Ceci n’a pas valeur de preuve, mais con­stitue mal­gré tout une indi­ca­tion extrême­ment forte qui ne peut être ignorée. Et, dans l’é­tat actuel de nos con­nais­sances, c’est désor­mais à ceux qui pré­tendraient que les mod­i­fi­ca­tions de la com­po­si­tion chim­ique de la planète seront sans effet d’en apporter la preuve.

Dans le futur, la mod­éli­sa­tion du sys­tème cli­ma­tique devrait voir évoluer son rôle. D’abord, dans l’éven­tu­al­ité où le cli­mat com­mencerait à chang­er de manière sig­ni­fica­tive, il deviendrait pos­si­ble d’u­tilis­er ce début de mod­i­fi­ca­tion pour aug­menter la capac­ité des mod­èles à prédire les évo­lu­tions postérieures.

Dans ces cir­con­stances aus­si, les ques­tions qui seront posées — et qui com­men­cent à l’être — pren­dront une nature dif­férente : quels sont les ” coupables ” ? Com­ment peut-on peser, par exem­ple, le rôle des émis­sions d’oxy­des nitreux par les avions ou par les voitures ? L’im­pact cli­ma­tique est-il le même lorsque les gaz pol­lu­ants sont déposés dans des cen­tres urbains, ou dans la stratosphère ? Ces prob­lèmes sont et seront posés en dépit des incer­ti­tudes qui affectent encore, indé­ni­able­ment, la mod­éli­sa­tion de notre envi­ron­nement glob­al, et qui sub­sis­teront encore longtemps, voire indéfiniment.

Il sera très impor­tant dans ce con­texte de préserv­er une diver­sité suff­isante de mod­èles con­stru­its et gérés de manière indépen­dante, car la dis­per­sion des résul­tats obtenus con­stituera l’une des seules mesures de l’in­cer­ti­tude des résultats.

En con­clu­sion, l’u­na­nim­ité des résul­tats obtenus par les mod­èles rel­a­tive­ment au réchauf­fe­ment futur s’ac­com­pa­gne de dif­fi­cultés à dress­er un tableau pré­cis des change­ments à venir.
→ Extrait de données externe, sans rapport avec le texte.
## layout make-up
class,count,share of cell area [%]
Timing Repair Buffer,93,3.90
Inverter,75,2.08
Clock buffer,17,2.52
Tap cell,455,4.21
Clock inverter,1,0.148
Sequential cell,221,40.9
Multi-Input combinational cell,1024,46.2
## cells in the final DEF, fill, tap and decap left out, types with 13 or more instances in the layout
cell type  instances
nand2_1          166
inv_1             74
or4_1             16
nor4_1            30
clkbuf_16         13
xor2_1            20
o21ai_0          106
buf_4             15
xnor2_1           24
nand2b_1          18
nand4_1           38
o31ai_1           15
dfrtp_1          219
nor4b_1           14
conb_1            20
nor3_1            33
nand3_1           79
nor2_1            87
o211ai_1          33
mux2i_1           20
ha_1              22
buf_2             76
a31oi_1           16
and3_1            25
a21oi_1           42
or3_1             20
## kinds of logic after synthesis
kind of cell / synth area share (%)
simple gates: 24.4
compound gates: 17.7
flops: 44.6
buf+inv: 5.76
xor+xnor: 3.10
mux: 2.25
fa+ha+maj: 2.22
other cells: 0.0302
===== config.mk =====
export PLATFORM = sky130hd
export DESIGN_NAME = ssdc_top
export DESIGN_NICKNAME = d
export VERILOG_FILES = /design/src/design/ssdc_top.v
export VERILOG_INCLUDE_DIRS = /design/src /design/src/design
export SDC_FILE = /design/constraint.sdc
export NUM_CORES = 2
export LEC_CHECK = 0
export BUFFER_PORTS_ARGS = -buffer_cell sky130_fd_sc_hd__buf_2
export CORE_UTILIZATION = 35
export CTS_CLUSTER_SIZE = 30
export DETAILED_ROUTE_END_ITERATION = 6
export GPL_TIMING_DRIVEN = 0
export HOLD_SLACK_MARGIN = 0.06
export PLACE_DENSITY = 0.54
export REMOVE_ABC_BUFFERS = 1
export SLEW_MARGIN = 20
export SYNTH_ARGS = -nofsm -noshare
export SYNTH_HDL_FRONTEND = slang
export SYNTH_SLANG_ARGS = --single-unit

===== constraint.sdc =====
create_clock -name clk_in -period 3.66 [get_ports clk_in]
set_clock_uncertainty 0.15 [all_clocks]
set_input_delay 0 -clock clk_in [delete_from_list [all_inputs] [get_ports clk_in]]
set_output_delay 0 -clock clk_in [all_outputs]
set_load 0.1 [all_outputs]

===== src/design/ssdc_defs.vh =====
`ifndef SSDC_DEFS_VH
`define SSDC_DEFS_VH

// Register addresses.
`define SSDC_A_ROUTE      8'h01
`define SSDC_A_BLKPWR     8'h02
`define SSDC_A_PWR_A      8'h03
`define SSDC_A_PWR_B      8'h04
`define SSDC_A_PWR_C      8'h05
`define SSDC_A_MODES      8'h0b
`define SSDC_A_OUT_BASE   8'h0c
`define SSDC_A_OUT_LAST   8'h37
`define SSDC_A_IRQ_STAT   8'h38
`define SSDC_A_IRQ_CLR    8'h39
`define SSDC_A_IRQ_EN     8'h3a

// Output count and per-output register slots.
`define SSDC_NOUT         11
`define SSDC_SLOT_DIV     2'h0
`define SSDC_SLOT_CTL     2'h1
`define SSDC_SLOT_DLO     2'h2

// Field positions.
`define SSDC_ROUTE_LVL    3
`define SSDC_MD_SWREQ     0
`define SSDC_MD_EXP_HI    3
`define SSDC_MD_EXP_LO    1
`define SSDC_MD_ROLE      4
`define SSDC_MD_REQMODE   5
`define SSDC_CTL_REQEN    7
`define SSDC_CTL_FN_HI    5
`define SSDC_CTL_FN_LO    4
`define SSDC_CTL_DHI_HI   3

// Output functions.
`define SSDC_FN_CLOCK     2'h0
`define SSDC_FN_SYSREF    2'h1
`define SSDC_FN_PASS      2'h2
`define SSDC_FN_PULSED    2'h3

// Interrupt bits.
`define SSDC_IRQ_SYNC     0
`define SSDC_IRQ_BURST    1
`define SSDC_IRQ_LVLLOST  2

// Reset values and timing counts.
`define SSDC_RST_BYTE     8'h00
`define SSDC_RST_DIV      8'h01
`define SSDC_FOLLOW_HOLD  12'h00e
`define SSDC_ONE12        12'h001
`define SSDC_ONE8         8'h01
`define SSDC_ONE9         9'h001

`endif


===== src/design/ssdc_top.v =====
// The implementer's own choice: strobed register access.
`timescale 1ns/1ps
`default_nettype none
`include "ssdc_defs.vh"

// What this block does
// One delay code equals one input half-cycle.
// Follower waits seven input pulses before starting.
// Software adds follower offset to controller outputs.
// Software delays device clocks by slowest divide.
// Software sets SYSREF delay one half-period early.
// Software aligns pass-through with latest SYSREF.
// Routing bit three drives level-good onto status.
// Software writes zero to block power register.
// Software sets full power during setup.
// Role bit: zero controller, one follower.
// Mode bit: zero sync, one SYSREF request.
// Pulsed outputs emit two-power-exponent pulses.
// Software request bit stays low while configuring.
// Dividers hold for programmed delay after sync.
// Software syncs before any SYSREF request.
// Function select: clock, SYSREF, pass-through, pulsed.
// Software request held at least one millisecond.
// Pulsed outputs burst then return low.
module ssdc_top
(
	input  wire        clk_in,
	input  wire        rst_n_in,
	input  wire [7:0]  addr_in,
	input  wire [7:0]  wdata_in,
	input  wire        wr_in,
	input  wire        rd_in,
	output reg  [7:0]  rdata_out,
	input  wire        sync_request_input_in,
	input  wire        input_level_good_flag_in,
	output reg         stat_out,
	output reg  [10:0] clk_out,
	output wire        irq_out
);

	// Slot number of an address inside the per-output register window.
	function [1:0] ssdc_slot;
		input [7:0] a;
		reg   [7:0] off;
		begin
			off = a - `SSDC_A_OUT_BASE;
			ssdc_slot = off[1:0];
		end
	endfunction

	// Output index of an address inside the per-output register window.
	function [3:0] ssdc_index;
		input [7:0] a;
		reg   [7:0] off;
		begin
			off = a - `SSDC_A_OUT_BASE;
			ssdc_index = off[5:2];
		end
	endfunction

	// Two-bit power level of output n from the three packed registers.
	function [1:0] ssdc_pwr;
		input [23:0] p;
		input [3:0]  n;
		reg   [4:0]  b;
		begin
			b = {n, 1'b0};
			ssdc_pwr = p[b +: 2];
		end
	endfunction

	reg  [7:0]  status_pin_routing;
	reg  [7:0]  block_power_and_filter;
	reg  [7:0]  output_power_level_a;
	reg  [7:0]  output_power_level_b;
	reg  [7:0]  output_power_level_c;
	reg  [7:0]  sync_sysref_global_modes;
	reg  [7:0]  out_divide   [0:10];
	reg  [7:0]  out_control  [0:10];
	reg  [7:0]  out_delay_lo [0:10];
	reg  [2:0]  irq_status;
	reg  [2:0]  irq_enable;
	reg  [2:0]  req_sync;
	reg  [2:0]  lvl_sync;
	reg         req_level;
	reg         lvl_level;
	reg         req_prev;
	reg  [7:0]  div_cnt      [0:10];
	reg  [11:0] hold_cnt     [0:10];
	reg  [10:0] waiting;
	reg  [10:0] running;
	reg  [10:0] phase;
	reg  [8:0]  burst_left   [0:10];
	reg  [10:0] burst_end;
	reg  [7:0]  next_rdata;
	reg  [2:0]  irq_event;
	wire        in_window;
	wire [1:0]  slot;
	wire [3:0]  index;
	wire        chain_role_select;
	wire        request_mode_select;
	wire        software_request_bit;
	wire [2:0]  pulse_count_exponent;
	wire [23:0] pwr_packed;
	wire        req_any;
	wire        req_rise;
	wire        sync_start;
	wire        sysref_start;
	wire [8:0]  burst_pulses;
	wire [11:0] role_extra;
	// Each clocked process owns its own loop index, so no variable has two drivers.
	integer     i;
	integer     j;
	integer     k;

	assign in_window = (addr_in >= `SSDC_A_OUT_BASE) && (addr_in <= `SSDC_A_OUT_LAST);
	assign slot      = ssdc_slot(addr_in);
	assign index     = ssdc_index(addr_in);

	// Global mode fields.
	assign chain_role_select    = sync_sysref_global_modes[`SSDC_MD_ROLE];
	assign request_mode_select  = sync_sysref_global_modes[`SSDC_MD_REQMODE];
	assign software_request_bit = sync_sysref_global_modes[`SSDC_MD_SWREQ];
	assign pulse_count_exponent = sync_sysref_global_modes[`SSDC_MD_EXP_HI:`SSDC_MD_EXP_LO];
	assign pwr_packed = {output_power_level_c, output_power_level_b, output_power_level_a};

	// Request is the pin or the software bit; only a rising edge starts anything.
	assign req_any      = req_level | software_request_bit;
	assign req_rise     = req_any & ~req_prev;
	assign sync_start   = req_rise & ~request_mode_select;
	assign sysref_start = req_rise & request_mode_select;
	// Pulse count is a power of two; the count is in pulses.
	assign burst_pulses = `SSDC_ONE9 << pulse_count_exponent;
	// A follower waits seven input periods, fourteen half-cycles, before starting.
	assign role_extra = chain_role_select ? `SSDC_FOLLOW_HOLD : 12'h000;

	assign irq_out = |(irq_status & irq_enable);

	// Pin inputs pass three flops; a level changes once stages two and three agree.
	always @(posedge clk_in)
	begin
		if (!rst_n_in)
		begin
			req_sync  <= 3'h0;
			lvl_sync  <= 3'h0;
			req_level <= 1'b0;
			lvl_level <= 1'b0;
			req_prev  <= 1'b0;
		end
		else
		begin
			req_sync <= {req_sync[1:0], sync_request_input_in};
			lvl_sync <= {lvl_sync[1:0], input_level_good_flag_in};
			if (req_sync[1] == req_sync[2])
				req_level <= req_sync[2];
			if (lvl_sync[1] == lvl_sync[2])
				lvl_level <= lvl_sync[2];
			req_prev <= req_any;
		end
	end

	// Register writes.
	always @(posedge clk_in)
	begin
		if (!rst_n_in)
		begin
			status_pin_routing       <= `SSDC_RST_BYTE;
			block_power_and_filter   <= `SSDC_RST_BYTE;
			output_power_level_a     <= `SSDC_RST_BYTE;
			output_power_level_b     <= `SSDC_RST_BYTE;
			output_power_level_c     <= `SSDC_RST_BYTE;
			sync_sysref_global_modes <= `SSDC_RST_BYTE;
			irq_enable               <= 3'h0;
			for (j = 0; j < `SSDC_NOUT; j = j + 1)
			begin
				out_divide[j]   <= `SSDC_RST_DIV;
				out_control[j]  <= `SSDC_RST_BYTE;
				out_delay_lo[j] <= `SSDC_RST_BYTE;
			end
		end
		else if (wr_in)
		begin
			case (addr_in)
				`SSDC_A_ROUTE:  status_pin_routing       <= wdata_in;
				`SSDC_A_BLKPWR: block_power_and_filter   <= wdata_in;
				`SSDC_A_PWR_A:  output_power_level_a     <= wdata_in;
				`SSDC_A_PWR_B:  output_power_level_b     <= wdata_in;
				`SSDC_A_PWR_C:  output_power_level_c     <= wdata_in;
				`SSDC_A_MODES:  sync_sysref_global_modes <= wdata_in;
				`SSDC_A_IRQ_EN: irq_enable               <= wdata_in[2:0];
				default:
				begin
					if (in_window)
					begin
						case (slot)
							`SSDC_SLOT_DIV: out_divide[index]   <= wdata_in;
							`SSDC_SLOT_CTL: out_control[index]  <= wdata_in;
							`SSDC_SLOT_DLO: out_delay_lo[index] <= wdata_in;
							default:        ;
						endcase
					end
				end
			endcase
		end
	end

	// Read data registered for the cycle after the strobe; unmapped reads give zero.
	always @*
	begin
		next_rdata = 8'h00;
		case (addr_in)
			`SSDC_A_ROUTE:    next_rdata = status_pin_routing;
			`SSDC_A_BLKPWR:   next_rdata = block_power_and_filter;
			`SSDC_A_PWR_A:    next_rdata = output_power_level_a;
			`SSDC_A_PWR_B:    next_rdata = output_power_level_b;
			`SSDC_A_PWR_C:    next_rdata = output_power_level_c;
			`SSDC_A_MODES:    next_rdata = sync_sysref_global_modes;
			`SSDC_A_IRQ_STAT: next_rdata = {5'h00, irq_status};
			`SSDC_A_IRQ_EN:   next_rdata = {5'h00, irq_enable};
			default:
			begin
				if (in_window)
				begin
					case (slot)
						`SSDC_SLOT_DIV: next_rdata = out_divide[index];
						`SSDC_SLOT_CTL: next_rdata = out_control[index];
						`SSDC_SLOT_DLO: next_rdata = out_delay_lo[index];
						default:        next_rdata = 8'h00;
					endcase
				end
			end
		endcase
	end

	always @(posedge clk_in)
	begin
		if (!rst_n_in)
			rdata_out <= 8'h00;
		else if (rd_in)
			rdata_out <= next_rdata;
	end

	// Interrupt events; a new event wins over a clear in the same cycle.
	always @*
	begin
		irq_event = 3'h0;
		irq_event[`SSDC_IRQ_SYNC]    = sync_start;
		irq_event[`SSDC_IRQ_BURST]   = |burst_end;
		irq_event[`SSDC_IRQ_LVLLOST] = lvl_sync[2] == lvl_sync[1] && !lvl_sync[2] && lvl_level;
	end

	always @(posedge clk_in)
	begin
		if (!rst_n_in)
			irq_status <= 3'h0;
		else if (wr_in && addr_in == `SSDC_A_IRQ_CLR)
			irq_status <= (irq_status & ~wdata_in[2:0]) | irq_event;
		else
			irq_status <= irq_status | irq_event;
	end

	// Status pin follows the level-good flag when routed.
	always @(posedge clk_in)
	begin
		if (!rst_n_in)
			stat_out <= 1'b0;
		else
			stat_out <= status_pin_routing[`SSDC_ROUTE_LVL] & lvl_level;
	end

	// Output dividers; one clk_in tick stands for one input half-cycle.
	always @(posedge clk_in)
	begin
		if (!rst_n_in)
		begin
			waiting   <= 11'h000;
			running   <= 11'h7ff;
			phase     <= 11'h000;
			burst_end <= 11'h000;
			for (i = 0; i < `SSDC_NOUT; i = i + 1)
			begin
				div_cnt[i]    <= 8'h00;
				hold_cnt[i]   <= 12'h000;
				burst_left[i] <= 9'h000;
			end
		end
		else
		begin
			for (i = 0; i < `SSDC_NOUT; i = i + 1)
			begin
				burst_end[i] <= 1'b0;
				if (sync_start && out_control[i][`SSDC_CTL_REQEN])
				begin
					// Stop, then hold for delay word plus role offset.
					running[i]    <= 1'b0;
					waiting[i]    <= 1'b1;
					phase[i]      <= 1'b0;
					div_cnt[i]    <= 8'h00;
					burst_left[i] <= 9'h000;
					hold_cnt[i]   <= {out_control[i][`SSDC_CTL_DHI_HI:0], out_delay_lo[i]}
						+ role_extra;
				end
				else if (waiting[i])
				begin
					if (hold_cnt[i] == 12'h000)
					begin
						waiting[i] <= 1'b0;
						running[i] <= block_power_and_filter == `SSDC_RST_BYTE;
					end
					else
						hold_cnt[i] <= hold_cnt[i] - `SSDC_ONE12;
				end
				else
				begin
					if (!running[i])
						running[i] <= block_power_and_filter == `SSDC_RST_BYTE;
					else if (div_cnt[i] + `SSDC_ONE8 >= out_divide[i])
					begin
						// Toggle every divide half-cycles: period is divide input cycles.
						div_cnt[i] <= 8'h00;
						phase[i]   <= ~phase[i];
						if (phase[i] && burst_left[i] != 9'h000)
						begin
							burst_left[i] <= burst_left[i] - `SSDC_ONE9;
							if (burst_left[i] == `SSDC_ONE9)
								burst_end[i] <= 1'b1;
						end
					end
					else
						div_cnt[i] <= div_cnt[i] + `SSDC_ONE8;
					if (sysref_start && out_control[i][`SSDC_CTL_REQEN]
						&& out_control[i][`SSDC_CTL_FN_HI:`SSDC_CTL_FN_LO] == `SSDC_FN_PULSED)
						burst_left[i] <= burst_pulses;
				end
			end
		end
	end

	// Output pins by function and power level; powered-down outputs sit low.
	always @(posedge clk_in)
	begin
		if (!rst_n_in)
			clk_out <= 11'h000;
		else
		begin
			for (k = 0; k < `SSDC_NOUT; k = k + 1)
			begin
				if (ssdc_pwr(pwr_packed, k[3:0]) != 2'h0 || !running[k])
					clk_out[k] <= 1'b0;
				else
				begin
					case (out_control[k][`SSDC_CTL_FN_HI:`SSDC_CTL_FN_LO])
						`SSDC_FN_CLOCK:  clk_out[k] <= phase[k];
						`SSDC_FN_SYSREF: clk_out[k] <= phase[k];
						`SSDC_FN_PASS:   clk_out[k] <= req_any;
						`SSDC_FN_PULSED: clk_out[k] <= phase[k] & (burst_left[k] != 9'h000);
						default:         clk_out[k] <= 1'b0;
					endcase
				end
			end
		end
	end

endmodule // ssdc_top
`default_nettype wire
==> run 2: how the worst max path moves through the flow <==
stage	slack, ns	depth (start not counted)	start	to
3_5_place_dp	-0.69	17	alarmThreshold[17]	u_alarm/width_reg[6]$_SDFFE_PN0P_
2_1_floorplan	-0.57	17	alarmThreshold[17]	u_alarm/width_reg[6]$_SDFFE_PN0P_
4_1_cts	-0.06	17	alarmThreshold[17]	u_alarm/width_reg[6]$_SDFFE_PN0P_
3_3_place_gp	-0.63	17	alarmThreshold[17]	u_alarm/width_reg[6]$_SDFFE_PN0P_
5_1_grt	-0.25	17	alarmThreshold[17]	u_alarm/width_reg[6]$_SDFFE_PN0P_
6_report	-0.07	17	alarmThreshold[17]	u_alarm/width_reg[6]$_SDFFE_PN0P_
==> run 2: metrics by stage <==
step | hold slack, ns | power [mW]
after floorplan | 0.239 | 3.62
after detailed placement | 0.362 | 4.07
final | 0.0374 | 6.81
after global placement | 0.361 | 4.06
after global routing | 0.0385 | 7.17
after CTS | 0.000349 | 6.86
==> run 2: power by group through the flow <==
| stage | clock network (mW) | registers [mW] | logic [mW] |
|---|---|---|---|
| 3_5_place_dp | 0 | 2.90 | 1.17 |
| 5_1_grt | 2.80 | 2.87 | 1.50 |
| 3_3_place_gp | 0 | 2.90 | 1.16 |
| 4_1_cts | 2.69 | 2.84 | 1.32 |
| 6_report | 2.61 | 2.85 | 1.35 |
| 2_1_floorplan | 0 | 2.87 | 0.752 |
==> config.mk <==
export PLATFORM = sky130hd
export DESIGN_NAME = sdfm_fault_manager
export DESIGN_NICKNAME = d
export VERILOG_FILES = /design/src/logic/sdfm_pkg.sv /design/src/logic/sdfm_fault_manager.sv
export VERILOG_INCLUDE_DIRS = /design/src /design/src/logic
export SDC_FILE = /design/constraint.sdc
export NUM_CORES = 1
export LEC_CHECK = 0
export BUFFER_PORTS_ARGS = -buffer_cell sky130_fd_sc_hd__clkbuf_2
export CORE_MARGIN = 2
export CORE_UTILIZATION = 25
export CTS_CLUSTER_DIAMETER = 200
export DETAILED_ROUTE_END_ITERATION = 16
export MAX_ROUTING_LAYER = met4
export PLACE_DENSITY_LB_ADDON = 0.1
export SETUP_SLACK_MARGIN = 0.3
export SLEW_MARGIN = 25
export SYNTH_ARGS = -nofsm -noshare
export SYNTH_HDL_FRONTEND = slang
export SYNTH_SLANG_ARGS = --single-unit
==> constraint.sdc <==
create_clock -name clk_sys_in -period 5.34 [get_ports clk_sys_in]
set_input_delay 0.801 -clock clk_sys_in [delete_from_list [all_inputs] [get_ports clk_sys_in]]
set_output_delay 0.801 -clock clk_sys_in [all_outputs]
set_load 0.1 [all_outputs]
Mais ces dif­fi­cultés ne doivent pas con­duire à en écarter les résul­tats de manière trop rapide.

Les mod­èles numériques con­stituent l’un des seuls out­ils de réflex­ion sur le futur qui soit disponible. Les dif­fi­cultés ren­con­trées traduisent seule­ment l’in­croy­able com­plex­ité du milieu naturel.

Et on peut en retir­er une cer­ti­tude forte : laiss­er se mod­i­fi­er libre­ment la com­po­si­tion chim­ique de la planète, avec l’idée que l’on pour­rait s’adapter ensuite aux change­ments à venir, con­stitue un scé­nario incontrôlable.